Le parole di Conte: energia, trasparenza e un occhio alle prossime sfide

Il tecnico azzurro, Antonio Conte, analizza la gara con il suo consueto realismo:
“Siamo soddisfatti per la vittoria e per come è stata ottenuta, con un primo tempo giocato su ritmi molto alti. Potevamo gestirla meglio nel secondo tempo, ma ci sta perché abbiamo vinto contro una squadra molto forte”.

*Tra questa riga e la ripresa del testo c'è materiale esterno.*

Source: an optimization exercise on an open RTL-to-GDS flow (aim: small area and few clock cycles). Production flows keep margins and buffers that such runs may drop.
Function not checked in this run: the RTL went through the layout flow alone.
No activity file was given, so power comes from the tool's default toggle rates.

File: flow/config.mk
export PLATFORM = sky130hd
export DESIGN_NAME = match_token_emitter
export DESIGN_NICKNAME = match_token_emitter
export VERILOG_FILES = /design/flow/design.v
export SDC_FILE = /design/flow/constraint.sdc
export NUM_CORES = 4
export LEC_CHECK = 0
export CAP_MARGIN = 20
export CORE_MARGIN = 2
export CORE_UTILIZATION = 40
export SLEW_MARGIN = 20
File: flow/design.v
`timescale 1ns / 1ps
package mte_pkg;
  localparam int POS_BITS = 32;
  localparam int MIN_LEN_BITS = 8;
  localparam logic [MIN_LEN_BITS-1:0] MIN_LEN_RESET = MIN_LEN_BITS'(32);
  localparam logic MODE_MATCH     = 1'b0;
  localparam logic MODE_BLOCK_END = 1'b1;
  typedef logic [POS_BITS-1:0] pos_t;
  typedef struct packed {
    logic        mode;
    logic [31:0] dest_pos;
    logic [31:0] src_pos;
    logic [31:0] match_len;
    logic [31:0] block_len;
  } item_t;
  typedef struct packed {
    logic        is_block_end;
    logic [31:0] literal_start;
    logic [31:0] literal_len;
    logic [31:0] src_offset;
    logic [31:0] kept_len;
    logic [31:0] block_unmatched;
    logic [31:0] block_matched;
    logic [31:0] block_overlap;
  } token_t;
  typedef struct packed {
    pos_t cursor;
    pos_t unmatched_count;
    pos_t matched_count;
    pos_t overlap_count;
  } state_t;
endpackage
`timescale 1ns / 1ps
module mte_step (
  input  mte_pkg::item_t                        item,
  input  mte_pkg::state_t                       state,
  input  logic [mte_pkg::MIN_LEN_BITS-1:0]      min_len,
  output logic                                  emit,
  output mte_pkg::token_t                       token,
  output mte_pkg::state_t                       state_next
);
  always_comb begin
    mte_pkg::pos_t             d;
    mte_pkg::pos_t             s;
    mte_pkg::pos_t             len;
    mte_pkg::pos_t             blen;
    mte_pkg::pos_t             ov;
    mte_pkg::pos_t             len_kept;
    mte_pkg::pos_t             d_kept;
    mte_pkg::pos_t             s_kept;
    mte_pkg::pos_t             ov_add;
    mte_pkg::pos_t             lit;
    mte_pkg::pos_t             unm;
    logic [mte_pkg::POS_BITS:0] end_pos;
    logic                      behind;
    d    = item.dest_pos[mte_pkg::POS_BITS-1:0];
    s    = item.src_pos[mte_pkg::POS_BITS-1:0];
    len  = item.match_len[mte_pkg::POS_BITS-1:0];
    blen = item.block_len[mte_pkg::POS_BITS-1:0];
    behind = d < state.cursor;
    ov     = state.cursor - d;
    if (behind) begin
      len_kept = len - ov;
      d_kept   = state.cursor;
      s_kept   = s + ov;
      ov_add   = ov;
    end else begin
      len_kept = len;
      d_kept   = d;
      s_kept   = s;
      ov_add   = '0;
    end
    lit     = d_kept - state.cursor;
    end_pos = {1'b0, d_kept} + {1'b0, len_kept};
    emit       = 1'b0;
    token      = '0;
    state_next = state;
    unm        = '0;
    if (item.mode == mte_pkg::MODE_BLOCK_END) begin
      lit = (blen > state.cursor) ? blen - state.cursor : '0;
      unm = state.unmatched_count + lit;
      emit                  = 1'b1;
      token.is_block_end    = 1'b1;
      token.literal_start   = 32'(state.cursor);
      token.literal_len     = 32'(lit);
      token.block_unmatched = 32'(unm);
      token.block_matched   = 32'(state.matched_count);
      token.block_overlap   = 32'(state.overlap_count);
      state_next            = '0;
    end else if ((behind && ov >= len) ||
                 (len_kept < mte_pkg::POS_BITS'(min_len))) begin
      state_next.overlap_count = state.overlap_count + len;
    end else begin
      emit                       = 1'b1;
      token.literal_start        = 32'(state.cursor);
      token.literal_len          = 32'(lit);
      token.src_offset           = 32'(s_kept);
      token.kept_len             = 32'(len_kept);
      state_next.overlap_count   = state.overlap_count + ov_add;
      state_next.matched_count   = state.matched_count + len_kept;
      state_next.unmatched_count = state.unmatched_count + lit;
      state_next.cursor = end_pos[mte_pkg::POS_BITS] ? '1
                                                     : end_pos[mte_pkg::POS_BITS-1:0];
    end
  end
endmodule
`timescale 1ns / 1ps
module match_token_emitter (
  input  logic                              clk,
  input  logic                              rst,
  input  logic                              item_valid,
  output logic                              item_ready,
  input  mte_pkg::item_t                    item,
  output logic                              token_valid,
  input  logic                              token_ready,
  output mte_pkg::token_t                   token,
  input  logic                              cfg_valid,
  output logic                              cfg_ready,
  input  logic [mte_pkg::MIN_LEN_BITS-1:0]  cfg_min_match_len
);
  logic [mte_pkg::MIN_LEN_BITS-1:0] min_len;
  logic                             held_valid;
  mte_pkg::item_t                   held;
  mte_pkg::state_t                  state;
  mte_pkg::state_t                  state_next;
  mte_pkg::token_t                  token_next;
  logic                             emit;
  logic                             advance;
  assign cfg_ready  = 1'b1;
  assign advance    = held_valid && (!token_valid || token_ready);
  assign item_ready = !held_valid || advance;
  always_ff @(posedge clk) begin
    if (rst) begin
      min_len <= mte_pkg::MIN_LEN_RESET;
    end else if (cfg_valid && cfg_ready) begin
      min_len <= cfg_min_match_len;
    end
  end
  always_ff @(posedge clk) begin
    if (rst) begin
      held_valid <= 1'b0;
    end else if (item_ready) begin
      held_valid <= item_valid;
    end
  end
  always_ff @(posedge clk) begin
    if (item_valid && item_ready) begin
      held <= item;
    end
  end
  mte_step u_step (
    .item       (held),
    .state      (state),
    .min_len    (min_len),
    .emit       (emit),
    .token      (token_next),
    .state_next (state_next)
  );
  always_ff @(posedge clk) begin
    if (rst) begin
      state       <= '0;
      token_valid <= 1'b0;
    end else if (advance) begin
      state       <= state_next;
      token_valid <= emit;
    end else if (token_ready) begin
      token_valid <= 1'b0;
    end
  end
  always_ff @(posedge clk) begin
    if (advance) begin
      token <= token_next;
    end
  end
endmodule
File: flow/run.sh
#!/bin/bash
# synth_recipe.tcl (not shown) runs the flow's synth.tcl, then flattens the netlist and writes it again
# the make line also repeats each setting of config.mk as NAME=value (left out here)
make -C /OpenROAD-flow-scripts/flow DESIGN_CONFIG=/design/flow/config.mk WORK_HOME=/design/flow/orfs CLKGATE_MAP_FILE= SYNTH_SCRIPT=/design/flow/synth_recipe.tcl finish
File: flow/constraint.sdc
create_clock -name core_clock -period 10.0 [get_ports {clk}]
set_input_delay 2.0000 -clock core_clock [delete_from_list [all_inputs] [get_ports {clk}]]
set_output_delay 2.0000 -clock core_clock [all_outputs]
set_load 0.01 [all_outputs]
==> impl_metrics.py <==
metrics = {
    "run_status": {
        "status": "no timing/DRC/antenna violations",
    },
    "cts": {
        "cts_tree": "built",
        "clockBufferDepth": 3,
        "hold_buffers": 0,
        "cts_sinks": 492,
        "numCtsBuffers": 57,
        "path_clk_slew_ns": 0.07,
        "htree_levels": 2,
        "clkLatencyLatePin_ns": 0.65,
        "cts_root_buf": "clkbuf_16",
    },
    "place": {
        "dp_hpwl_um": 90200,
        "numPortBuffers": 368,
        "dp_worst_setup_slack_ns": 0.422,
        "finalWeightedCongestion": 0.981,
        "place_area_um2": 39800,
    },
    "synthesis": {
        "syn_area_um2": 34800,
        "yosysSeqAreaShare_pct": 38.5,
        "ys_types": 98,
        "synthArstFlopShare_pct": 0,
        "synth_flop_cell": "edfxtp_1",
        "syn_nets": 4293,
        "synth_cells": 3817,
        "yosys_warnings": 2,
        "ys_ff_latch": 492,
        "synth_edf_count": 354,
        "avgSynthCellArea_um2": 9.11,
    },
    "timing": {
        "period_minus_slack_ns": 9.38,
        "slew_headroom_pct": 30.5,
        "finalCritPeriodShare_pct": 93.8,
        "tightest_slew_ns": 1.03,
        "timing.fmax_ghz": 0.107,
        "slew_violations": 0,
        "timing.final.ws_setup_ns": 0.619,
        "setup_viol": 0,
        "finClkSkew_ns": 0.0323,
        "finalHoldViolCount": 0,
    },
    "die": {
        "initial_core_util_pct": 40.2,
        "dieArea_um2": 89300,
        "rows": 108,
        "coreArea_um2": 86500,
        "fp.dieH_um": 299,
        "pin_count": 370,
        "die_w_um": 299,
    },
    "min_path": {
        "hold_class": "reg2reg",
    },
    "grt": {
        "grt_max_degree": 74,
        "grt_pass1_wl_um": 174000,
        "grt_pass1_vias": 28900,
        "grt_overflow": 0,
        "top_usage_layer": "met2",
        "antenna_found_initial": 9,
        "use_met2_pct": 41.2,
        "track_usage_pct": 25.3,
        "met1_usage_pct": 33.8,
        "gr-usage-met3_pct": 3.78,
    },
    "critical_path": {
        "reg2reg_to": "state[30]$_SDFFE_PP0P_",
        "path_class": "reg2reg",
        "rrSetupSlack_ns": 0.62,
        "cp_slowest_cell": "a2111oi_0",
        "worst_path_most_repeated_cell": "a21o_1",
        "endpoint_kind": "flop",
        "max_stage_delay_ns": 0.43,
        "cp-startpoint": "state[96]$_SDFFE_PP0P_",
        "crit_family": "compound AO/OA/AOI/OAI gates",
        "worstPathRequired_ns": 10.55,
        "rr_startpoint": "state[96]$_SDFFE_PP0P_",
        "r2r_cells": 45,
        "crit_arrival_ns": 9.93,
        "crit_path_start_kind": "flop",
        "cp_max_fo": 6,
        "critical_path_depth": 45,
        "cp-endpoint": "state[30]$_SDFFE_PP0P_",
        "crit_buf_inv": 4,
    },
    "route": {
        "drt_wl_total_um": 117000,
        "vias": 30000,
        "first_pass_iters": 5,
        "vias_per_cell": 5.58,
        "drc": 0,
        "wl_per_cell_um": 21.8,
        "drt_iter0_markers": 2243,
        "ant_nets": 0,
    },
    "final_layout": {
        "multi_input_area_um2": 20000,
        "final_cell_mix": "nand2_1 (372), clkdlybuf4s50_1 (367), nor2_1 (365)",
        "synthToLayoutAreaGrowth_pct": 20.2,
        "n_fill_cell": 8321,
        "nNetsFinal": 4644,
        "mostFrequentLayoutCell": "nand2_1",
        "seq_area_um2": 13400,
        "post-route-cell-area_um2": 41800,
        "drive_gt1_share_pct": 5.07,
    },
    "pwr": {
        "ir_drop_mv": 0.119,
        "power_mw": 6.73,
        "p_leak_nw": 17.0,
        "p_per_area_nw_per_um2": 161,
    },
    "flow_run": {
        "cap_violations": 0,
    },
}
## logic make-up after synthesis
kind of cell               count (synthesis)  synth area share (%)
other                                      1                0.0108
muxes                                     20                 0.583
buffers and inverters                    341                  3.95
xor gates and xnor gates                 254                  6.44
and+or+nand+nor                         1251                  16.9
AOI/OAI and AO/OA                       1118                  21.2
DFF                                      492                  38.5
adders and majority gates                340                  12.4
## sequential cells by signal, indices dropped and copies added, names as in the netlist
signal / flops
held_valid: 1
min_len: 8
token: 225
token_valid: 1
held: 129
state: 128
## timing repair
action                     CTS  global route
buffers inserted             0             1
setup endpoints to repair    0             6
hold endpoints to repair     0             0
resized for setup            0             5
## through the flow
stage / setup TNS (ns) / hold slack [ns] / util [%] / cells
floorplan: 0 / 0.424 / - / 3817
global placement: 0 / 0.443 / 46.0 / 5263
detailed placement: 0 / 0.451 / 46.0 / 5263
CTS: 0 / 0.459 / 48.3 / 5371
global route: -0.0105 / 0.480 / 48.3 / 5373
finish: 0 / 0.468 / 48.3 / 5373
## worst min-delay path by stage
stage,start,to,slack (ns),depth (start not counted)
floorplan,held[128]$_DFFE_PP_,token[224]$_DFFE_PP_,0.42,0
global placement,state[53]$_SDFFE_PP0P_,state[53]$_SDFFE_PP0P_,0.44,1
detailed placement,state[53]$_SDFFE_PP0P_,state[53]$_SDFFE_PP0P_,0.45,1
CTS,state[53]$_SDFFE_PP0P_,state[53]$_SDFFE_PP0P_,0.46,1
global route,state[53]$_SDFFE_PP0P_,state[53]$_SDFFE_PP0P_,0.48,1
finish,state[53]$_SDFFE_PP0P_,state[53]$_SDFFE_PP0P_,0.47,1
## synth_stat cells (all sizes together) (9+ instances only)
cell type | count | area share [%]
a211o | 14 | 0.35
a211oi | 46 | 1.0
a21o | 142 | 3.1
a21oi | 336 | 4.9
a22o | 12 | 0.30
a22oi | 33 | 0.71
a31o | 11 | 0.28
a31oi | 22 | 0.41
and2 | 85 | 1.5
and3 | 47 | 0.85
and4 | 9 | 0.23
buf | 54 | 0.85
clkbuf | 87 | 0.94
dfxtp | 138 | 7.9
edfxtp | 354 | 31
fa | 10 | 0.58
ha | 324 | 12
inv | 199 | 2.1
mux2i | 18 | 0.52
nand2 | 373 | 4.0
nand2b | 53 | 0.95
nand3 | 93 | 1.3
nand4 | 38 | 0.68
nor2 | 367 | 4.0
nor2b | 25 | 0.45
nor3 | 71 | 1.0
nor3b | 13 | 0.28
nor4 | 17 | 0.31
o211ai | 18 | 0.39
o21a | 47 | 1.0
o21ai | 200 | 2.9
o21bai | 44 | 0.95
o22ai | 9 | 0.16
o2bb2ai | 22 | 0.55
o31ai | 61 | 1.3
or2 | 10 | 0.18
or3 | 19 | 0.34
or4 | 15 | 0.32
xnor2 | 155 | 3.9
xor2 | 98 | 2.5
## layout make-up
class / instances / area share [%]
Sequential cell: 492 / 32.1
Timing Repair Buffer: 433 / 10.0
Clock inverter: 35 / 0.940
Tap cell: 1155 / 3.46
Antenna cell: 1 / 0.00599
Clock buffer: 73 / 3.73
Inverter: 200 / 1.82
Multi-Input combinational cell: 2984 / 48.0
## power breakdown
group          switching (mW)  internal, mW
Sequential             0.0778          2.33
Combinational            1.27         0.874
Clock                   0.925          1.26
## routing by layer
| metal | up-vias | share of wire, % | routed length, µm |
|---|---|---|---|
| met5 | - | 0.056 | 66 |
| met4 | 10 | 4.5 | 5210 |
| met3 | 214 | 5.9 | 6860 |
| met2 | 972 | 45 | 52800 |
| met1 | 14100 | 44 | 52000 |
| li1 | 14700 | - | - |

==> what the ideal ports hide <==
The results above use ideal ports. As a check the final layout listed here was re-extracted and re-timed, cells and wires unchanged. Step 1 assumes that a clkbuf_16 drives the clock port and a buf_2 every other input. Step 2, shift: input delay + t, output delay - t, t = (earliest + latest rising clock arrival at the registers) / 2. This alone moves slack from input paths to output paths. Slacks: ideal ports / drivers / drivers and shift; pairs: ideal ports / drivers.
shift t [ns]: 0.702
setup WS [ns]: 0.619 / 0.619 / 0.619
worst data-port slew with drivers (ns): 0.13
cell pins on the clock port's net: 1
After both steps setup and hold are still met in this run. For this run, drivers alone change the setup slack by 0.000 ns; drivers and shift together by 0.000 ns.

Commenta poi le difficoltà in mediana: “L’ultima tegola di Anguissa ci ha portato a riflettere: siamo rimasti in pochi a centrocampo. Elmas è un jolly, Lobotka e McTominay sono i due centrocampisti di ruolo”.

Sui rapporti interni aggiunge: “Io sono un uomo trasparente, senza maschere. A tanti non piace, ma mi hanno insegnato l’onestà e a intervenire quando serve”.

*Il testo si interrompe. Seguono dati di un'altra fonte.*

Context: an optimization exercise on an open-source flow, tuned for small area and a short achievable clock period. The choices shown serve that exercise and are no tape-out recipe. In this exercise RTL edits were held to simulation tests only and were not proved equivalent to the original. Power figures rest on the tool's default switching activity, not on a simulated workload.

==> flow/design.v <==
module array_ram_writer #(
    parameter int NUM_PORTS = 8,
    parameter int WIN_SIZE  = 25,
    parameter int DEPTH     = 200,
    parameter int AW        = 8,
    parameter int DW        = 8
) (
    input  logic                    clk,
    input  logic                    rst_n,
    input  logic [NUM_PORTS-1:0]    wr_req,
    input  logic [NUM_PORTS*AW-1:0] wr_addr,
    input  logic [NUM_PORTS*DW-1:0] wr_data,
    output logic [NUM_PORTS-1:0]    wr_ack,
    output logic [NUM_PORTS-1:0]    wr_err,
    input  logic [AW-1:0]           rd_addr,
    output logic [DW-1:0]           rd_data,
    output logic [15:0]             wr_count
);
    localparam int PW = (NUM_PORTS > 1) ? $clog2(NUM_PORTS) : 1;
    localparam int LW = $clog2(WIN_SIZE);
    logic [DW-1:0]        mem [DEPTH];
    logic [NUM_PORTS-1:0] elig, gnt, err, hi_mask, gnt_hi, gnt_lo;
    logic [NUM_PORTS-1:0] wr_ack_q, wr_err_q;
    logic [PW-1:0]        rr_ptr_q, rr_ptr_d;
    logic                 mem_we;
    logic [DW-1:0]        rd_data_q, rd_data_d;
    logic [15:0]          wr_count_q;
    logic                 pend_we_q;
    logic [LW-1:0]        pend_loc_q, gnt_loc;
    logic [DW-1:0]        pend_data_q, gnt_data;
    logic [PW-1:0]        pend_port_q, gnt_port;
    logic [AW-1:0]        pend_abs;
    assign elig = wr_req & ~wr_ack_q;
    always_comb begin
        for (int i = 0; i < NUM_PORTS; i++) hi_mask[i] = (PW'(i) >= rr_ptr_q);
        for (int i = 0; i < NUM_PORTS; i++) begin
            gnt_hi[i] = elig[i] & hi_mask[i];
            gnt_lo[i] = elig[i];
            for (int j = 0; j < i; j++) begin
                gnt_hi[i] = gnt_hi[i] & ~(elig[j] & hi_mask[j]);
                gnt_lo[i] = gnt_lo[i] & ~elig[j];
            end
        end
        gnt = (|(elig & hi_mask)) ? gnt_hi : gnt_lo;
    end
    always_comb begin
        rr_ptr_d = rr_ptr_q;
        for (int i = 0; i < NUM_PORTS; i++)
            if (gnt[i]) rr_ptr_d = (i == NUM_PORTS - 1) ? '0 : PW'(i + 1);
    end
    always_comb begin
        gnt_loc  = '0;
        gnt_data = '0;
        for (int p = 0; p < NUM_PORTS; p++) begin
            err[p]   = (wr_addr[AW*p +: AW] >= AW'(WIN_SIZE));
            gnt_loc  = gnt_loc  | ({LW{gnt[p]}} & wr_addr[AW*p +: LW]);
            gnt_data = gnt_data | ({DW{gnt[p]}} & wr_data[DW*p +: DW]);
        end
        mem_we = |(gnt & ~err);
        gnt_port = '0;
        for (int p = 0; p < NUM_PORTS; p++)
            if (gnt[p]) gnt_port = gnt_port | PW'(p);
    end
    always_ff @(posedge clk) begin
        pend_we_q   <= rst_n && mem_we;
        pend_loc_q  <= gnt_loc;
        pend_data_q <= gnt_data;
        pend_port_q <= gnt_port;
    end
    assign pend_abs = AW'(WIN_SIZE) * AW'(pend_port_q) + AW'(pend_loc_q);
    genvar gp, gi;
    generate
        for (gp = 0; gp < NUM_PORTS; gp++) begin : g_port
            for (gi = 0; gi < WIN_SIZE; gi++) begin : g_byte
                always_ff @(posedge clk) begin
                    if (pend_we_q && (pend_port_q == PW'(gp)) && (pend_loc_q == LW'(gi)))
                        mem[WIN_SIZE*gp + gi] <= pend_data_q;
                end
            end
        end
    endgenerate
    logic [DW-1:0] rd_l1 [64];
    logic [DW-1:0] rd_l2 [16];
    logic [DW-1:0] rd_l3 [4];
    logic [DW-1:0] rd_arr;
    always_comb begin
        for (int j = 0; j < 64; j++) begin
            if (4*j + 3 < DEPTH) begin
                case (rd_addr[1:0])
                    2'd0: rd_l1[j] = mem[4*j];
                    2'd1: rd_l1[j] = mem[4*j+1];
                    2'd2: rd_l1[j] = mem[4*j+2];
                    default: rd_l1[j] = mem[4*j+3];
                endcase
            end else begin
                rd_l1[j] = '0;
            end
        end
        for (int j = 0; j < 16; j++) begin
            case (rd_addr[3:2])
                2'd0: rd_l2[j] = rd_l1[4*j];
                2'd1: rd_l2[j] = rd_l1[4*j+1];
                2'd2: rd_l2[j] = rd_l1[4*j+2];
                default: rd_l2[j] = rd_l1[4*j+3];
            endcase
        end
        for (int j = 0; j < 4; j++) begin
            case (rd_addr[5:4])
                2'd0: rd_l3[j] = rd_l2[4*j];
                2'd1: rd_l3[j] = rd_l2[4*j+1];
                2'd2: rd_l3[j] = rd_l2[4*j+2];
                default: rd_l3[j] = rd_l2[4*j+3];
            endcase
        end
        case (rd_addr[7:6])
            2'd0: rd_arr = rd_l3[0];
            2'd1: rd_arr = rd_l3[1];
            2'd2: rd_arr = rd_l3[2];
            default: rd_arr = rd_l3[3];
        endcase
        rd_data_d = (pend_we_q && (rd_addr == pend_abs)) ? pend_data_q : rd_arr;
    end
    always_ff @(posedge clk or negedge rst_n) begin
        if (!rst_n) begin
            rr_ptr_q   <= '0;
            wr_ack_q   <= '0;
            wr_err_q   <= '0;
            rd_data_q  <= '0;
            wr_count_q <= '0;
        end else begin
            rr_ptr_q   <= rr_ptr_d;
            wr_ack_q   <= gnt;
            wr_err_q   <= gnt & err;
            rd_data_q  <= rd_data_d;
            if (mem_we && (wr_count_q != 16'hFFFF)) wr_count_q <= wr_count_q + 16'd1;
        end
    end
    assign wr_ack   = wr_ack_q;
    assign wr_err   = wr_err_q;
    assign rd_data  = rd_data_q;
    assign wr_count = wr_count_q;
endmodule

Infine, uno sguardo al futuro: “Adesso dobbiamo recuperare energie per il Qarabag, squadra rivelazione della Champions”.

I numeri della gara: il Tabellino

NAPOLI (3-4-3): Milinkovic-Savic 6; Beukema 6.5, Rrahmani 6.5 (18′ st Juan Jesus 6), Buongiorno 7; Di Lorenzo 7, Lobotka 6.5, McTominay 6.5, Gutierrez 6 (24′ st Mazzocchi 6); Neres 7.5 (24′ st Politano 6), Hojlund 7 (29′ st Lucca 6), Lang 7 (24′ st Elmas 6).
Allenatore: Conte 7.

ATALANTA (3-4-1-2): Carnesecchi 6; Djimsiti 5.5, Hien 6, Ahanor 5.5 (1′ st Kossounou 6); Bellanova 6.5, Ederson 6, De Roon 6, Zappacosta 5.5 (17′ st Zalewski 6); Pasalic 5 (1′ st Scamacca 7); De Ketelaere 5 (32′ st Samardzic 6), Lookman 6 (37′ st Maldini sv).
Allenatore: Palladino 5.5.

Arbitro: Di Bello di Brindisi 6
Reti: 17′ pt Neres, 38′ pt Neres, 45′ pt Lang, 7′ st Scamacca
Note: serata serena, terreno in buone condizioni. Ammoniti: De Roon, Zappacosta, Juan Jesus. Angoli: 4-3. Recupero: 1′, 5′.